• _What you should do_: Begin with the first line of the entries below. Copy each line exactly, stopping after the one that contains "dfxtp_1 0.53, and2_1".
>>
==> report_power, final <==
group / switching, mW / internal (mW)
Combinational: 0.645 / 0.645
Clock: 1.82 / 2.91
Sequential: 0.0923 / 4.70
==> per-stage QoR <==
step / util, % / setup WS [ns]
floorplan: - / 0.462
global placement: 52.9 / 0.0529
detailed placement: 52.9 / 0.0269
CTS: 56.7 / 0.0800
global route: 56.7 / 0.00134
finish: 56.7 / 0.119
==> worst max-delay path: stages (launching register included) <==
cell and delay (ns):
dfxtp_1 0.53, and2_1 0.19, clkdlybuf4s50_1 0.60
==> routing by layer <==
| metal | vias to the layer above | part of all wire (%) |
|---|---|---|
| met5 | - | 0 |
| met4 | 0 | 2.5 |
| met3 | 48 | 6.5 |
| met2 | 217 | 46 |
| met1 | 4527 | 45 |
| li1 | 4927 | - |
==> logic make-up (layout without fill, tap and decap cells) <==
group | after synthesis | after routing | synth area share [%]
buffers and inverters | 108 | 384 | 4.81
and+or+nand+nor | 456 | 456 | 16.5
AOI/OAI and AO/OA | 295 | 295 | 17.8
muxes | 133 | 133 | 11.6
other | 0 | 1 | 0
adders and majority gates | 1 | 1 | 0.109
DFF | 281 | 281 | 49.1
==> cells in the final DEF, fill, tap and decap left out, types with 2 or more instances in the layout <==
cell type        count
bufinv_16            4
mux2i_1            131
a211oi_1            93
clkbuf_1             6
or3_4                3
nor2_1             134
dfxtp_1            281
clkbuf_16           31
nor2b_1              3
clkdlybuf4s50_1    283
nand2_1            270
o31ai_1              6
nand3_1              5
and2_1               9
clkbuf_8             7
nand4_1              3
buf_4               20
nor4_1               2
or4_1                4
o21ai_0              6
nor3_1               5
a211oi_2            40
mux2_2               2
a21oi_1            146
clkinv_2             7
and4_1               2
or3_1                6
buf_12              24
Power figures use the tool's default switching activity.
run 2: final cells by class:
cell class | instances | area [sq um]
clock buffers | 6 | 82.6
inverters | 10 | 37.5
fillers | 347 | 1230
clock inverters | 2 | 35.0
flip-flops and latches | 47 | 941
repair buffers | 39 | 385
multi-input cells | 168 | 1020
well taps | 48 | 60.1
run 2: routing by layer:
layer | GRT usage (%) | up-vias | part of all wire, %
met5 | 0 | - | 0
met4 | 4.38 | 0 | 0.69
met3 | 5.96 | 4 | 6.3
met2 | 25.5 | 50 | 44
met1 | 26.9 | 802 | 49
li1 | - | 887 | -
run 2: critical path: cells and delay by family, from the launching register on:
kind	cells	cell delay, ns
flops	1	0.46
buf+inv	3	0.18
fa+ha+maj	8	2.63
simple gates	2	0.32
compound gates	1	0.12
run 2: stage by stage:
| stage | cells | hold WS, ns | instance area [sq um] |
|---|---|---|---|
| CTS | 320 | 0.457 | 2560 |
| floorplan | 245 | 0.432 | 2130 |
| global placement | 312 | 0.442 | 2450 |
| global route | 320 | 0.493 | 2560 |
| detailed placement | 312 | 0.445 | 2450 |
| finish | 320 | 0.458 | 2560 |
$ cat config.mk
export PLATFORM = sky130hd
export DESIGN_NAME = instr_prefetch_queue_flat
export DESIGN_NICKNAME = d
export VERILOG_FILES = /design/src/rtl/riscv_pkg.sv /design/src/rtl/instr_prefetch_queue_if.sv /design/src/rtl/instr_prefetch_queue_sync_fifo.sv /design/src/rtl/instr_prefetch_queue.sv /design/src/flat_wrapper.sv
export SDC_FILE = /design/constraint.sdc
export NUM_CORES = 1
export LEC_CHECK = 0
export CAP_MARGIN = 20
export CORE_ASPECT_RATIO = 1.1
export CORE_MARGIN = 2
export CORE_UTILIZATION = 25
export CTS_CLUSTER_DIAMETER = 80
export DETAILED_ROUTE_END_ITERATION = 12
export PLACE_DENSITY = 0.45
export SLEW_MARGIN = 20
export SYNTH_ARGS = -nofsm -noshare
export SYNTH_HDL_FRONTEND = slang
export SYNTH_SLANG_ARGS = --single-unit
$ cat constraint.sdc
create_clock -name clk -period 4 [get_ports clk]
set_input_delay 0.4 -clock clk [delete_from_list [all_inputs] [get_ports clk]]
set_output_delay 0.4 -clock clk [all_outputs]
set_load 0.01 [all_outputs]
$ cat src/rtl/riscv_pkg.sv
// Shared fetch-side types and constants for the riscv core front end.
package riscv_pkg;

    localparam logic [31:0] NOP_INSTR = 32'h0000_0013;

    typedef enum logic {
        FETCH,
        DRAIN
    } fetch_state_e;

    typedef struct packed {
        logic [31:0] pc;
        logic [31:0] instr;
    } fetch_entry_t;

endpackage

$ cat src/rtl/instr_prefetch_queue_if.sv
// Fetch bus bundle: instruction memory request/response, redirect, and decoder output channel.
interface instr_prefetch_queue_if;

    logic        imem_req_valid;
    logic [31:0] imem_req_addr;
    logic        imem_req_ready;
    logic        imem_resp_valid;
    logic [31:0] imem_resp_data;
    logic        redirect_valid;
    logic [31:0] redirect_pc;
    logic        out_valid;
    logic [31:0] out_pc;
    logic [31:0] out_instr;
    logic        out_ready;

    modport master (
        output imem_req_valid, imem_req_addr, out_valid, out_pc, out_instr,
        input  imem_req_ready, imem_resp_valid, imem_resp_data,
               redirect_valid, redirect_pc, out_ready
    );

    modport slave (
        input  imem_req_valid, imem_req_addr, out_valid, out_pc, out_instr,
        output imem_req_ready, imem_resp_valid, imem_resp_data,
               redirect_valid, redirect_pc, out_ready
    );

endinterface

$ cat src/rtl/instr_prefetch_queue_sync_fifo.sv
// Synchronous FIFO with flush; head data is read straight from registered storage.
module sync_fifo #(
    parameter int WIDTH = 32,
    parameter int DEPTH = 4
) (
    input  logic                   clk,
    input  logic                   reset,
    input  logic                   i_push,
    input  logic [WIDTH-1:0]       i_push_data,
    input  logic                   i_pop,
    input  logic                   i_flush,
    output logic [WIDTH-1:0]       o_head,
    output logic                   o_full,
    output logic                   o_empty,
    output logic [$clog2(DEPTH):0] o_count
);

    localparam int AW = $clog2(DEPTH);
    localparam logic [AW-1:0] PTR_ONE = 1;
    localparam logic [AW:0]   CNT_ONE = 1;

    logic [WIDTH-1:0] r_mem [DEPTH];
    logic [AW-1:0]    r_wr_ptr;
    logic [AW-1:0]    r_rd_ptr;
    logic [AW:0]      r_count;
    logic             w_push;
    logic             w_pop;

    assign o_empty = (r_count == '0);
    assign o_full  = (r_count == CNT_ONE << AW);
    assign o_count = r_count;
    assign o_head  = r_mem[r_rd_ptr];

    assign w_pop  = i_pop && !o_empty;
    assign w_push = i_push && (!o_full || w_pop);

    // NOTE: storage is deliberately not reset; the pointers alone define which words are live.
    always_ff @(posedge clk) begin
        if (w_push) r_mem[r_wr_ptr] <= i_push_data;
    end

    always_ff @(posedge clk) begin
        if (reset || i_flush) begin
            r_wr_ptr <= '0;
            r_rd_ptr <= '0;
            r_count  <= '0;
        end else begin
            if (w_push) r_wr_ptr <= r_wr_ptr + PTR_ONE;
            if (w_pop)  r_rd_ptr <= r_rd_ptr + PTR_ONE;
            r_count <= r_count + (w_push ? CNT_ONE : '0) - (w_pop ? CNT_ONE : '0);
        end
    end

endmodule
## src/rtl/control_unit.sv

```systemverilog
`default_nettype none
// ============================================================================
//  Module   : control_unit
//  Purpose  : Multi-cycle control sequencer for a simple 9-bit-instruction
//             processor. A 2-bit step register walks T0 (idle/fetch) through
//             T1..T3. All control outputs are decoded combinationally from the
//             current step, the instruction register and Run.
//  Revision : 1.0  initial release
// ----------------------------------------------------------------------------
//  Ports
//    Clock   in   1   rising-edge clock
//    Reset   in   1   synchronous, active-high; forces T0 and zeroes outputs
//    Run     in   1   start request, honoured only in T0
//    IR      in   9   instruction III XXX YYY (opcode, X, Y)
//    control out  10  one-hot bus select: bit9=DIN, bit(8-k)=R[k], bit0=G
//    Rin     out  8   register write enables, bit k -> R[k]
//    IRin    out  1   instruction register load enable
//    Ain     out  1   A operand register load enable
//    Gin     out  1   G result register load enable
//    AddSub  out  1   ALU op select, 0=add 1=sub
//    Done    out  1   one-cycle instruction-complete strobe
// ============================================================================
module control_unit (
  input  logic       Clock,
  input  logic       Reset,
  input  logic       Run,
  input  logic [8:0] IR,
  output logic [9:0] control,
  output logic [7:0] Rin,
  output logic       IRin,
  output logic       Ain,
  output logic       Gin,
  output logic       AddSub,
  output logic       Done
);

  typedef enum logic [1:0] {
    T0 = 2'd0,
    T1 = 2'd1,
    T2 = 2'd2,
    T3 = 2'd3
  } step_t;

  localparam logic [2:0] OP_MV  = 3'b000;
  localparam logic [2:0] OP_MVI = 3'b001;

  step_t       step;
  step_t       step_next;

  logic [2:0]  opcode;
  logic [2:0]  reg_x;
  logic [2:0]  reg_y;
  logic        is_alu;

  assign opcode = IR[8:6];
  assign reg_x  = IR[5:3];
  assign reg_y  = IR[2:0];
  // add (010) and sub (011) share the three-step datapath sequence
  assign is_alu = (opcode[2:1] == 2'b01);

  // Bus select for register R[k]: register k lives at bit (8-k)
  function automatic logic [9:0] reg_sel(input logic [2:0] r);
    logic [9:0] sel;
    sel = '0;
    sel[4'd8 - {1'b0, r}] = 1'b1;
    return sel;
  endfunction

  function automatic logic [7:0] reg_en(input logic [2:0] r);
    logic [7:0] en;
    en = '0;
    en[r] = 1'b1;
    return en;
  endfunction

  always_comb begin
    step_next = step;
    control   = '0;
    Rin       = '0;
    IRin      = 1'b0;
    Ain       = 1'b0;
    Gin       = 1'b0;
    AddSub    = 1'b0;
    Done      = 1'b0;

    case (step)
      T0: begin
        IRin      = Run;
        step_next = Run ? T1 : T0;
      end

      T1: begin
        step_next = T0;
        if (opcode == OP_MV) begin
          control = reg_sel(reg_y);
          Rin     = reg_en(reg_x);
          Done    = 1'b1;
        end else if (opcode == OP_MVI) begin
          control[9] = 1'b1;
          Rin        = reg_en(reg_x);
          Done       = 1'b1;
        end else if (is_alu) begin
          control   = reg_sel(reg_x);
          Ain       = 1'b1;
          step_next = T2;
        end else begin
          // reserved opcodes complete immediately with no side effects
          Done = 1'b1;
        end
      end

      T2: begin
        step_next = T0;
        if (is_alu) begin
          control   = reg_sel(reg_y);
          Gin       = 1'b1;
          AddSub    = IR[6];
          step_next = T3;
        end
      end

      T3: begin
        step_next = T0;
        if (is_alu) begin
          control[0] = 1'b1;
          Rin        = reg_en(reg_x);
          Done       = 1'b1;
        end
      end

      default: step_next = T0;
    endcase

    // Reset silences every output in the same cycle, abandoning any
    // instruction in flight before it can write a register or signal Done.
    if (Reset) begin
      control = '0;
      Rin     = '0;
      IRin    = 1'b0;
      Ain     = 1'b0;
      Gin     = 1'b0;
      AddSub  = 1'b0;
      Done    = 1'b0;
    end
  end

  always_ff @(posedge Clock) begin
    if (Reset) begin
      step <= T0;
    end else begin
      step <= step_next;
    end
  end

endmodule
`default_nettype wire

```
<<
• _Written response_:
==> report_power, final <==
group / switching, mW / internal (mW)
Combinational: 0.645 / 0.645
Clock: 1.82 / 2.91
Sequential: 0.0923 / 4.70
==> per-stage QoR <==
step / util, % / setup WS [ns]
floorplan: - / 0.462
global placement: 52.9 / 0.0529
detailed placement: 52.9 / 0.0269
CTS: 56.7 / 0.0800
global route: 56.7 / 0.00134
finish: 56.7 / 0.119
==> worst max-delay path: stages (launching register included) <==
cell and delay (ns):
dfxtp_1 0.53, and2_1 0.19, clkdlybuf4s50_1 0.60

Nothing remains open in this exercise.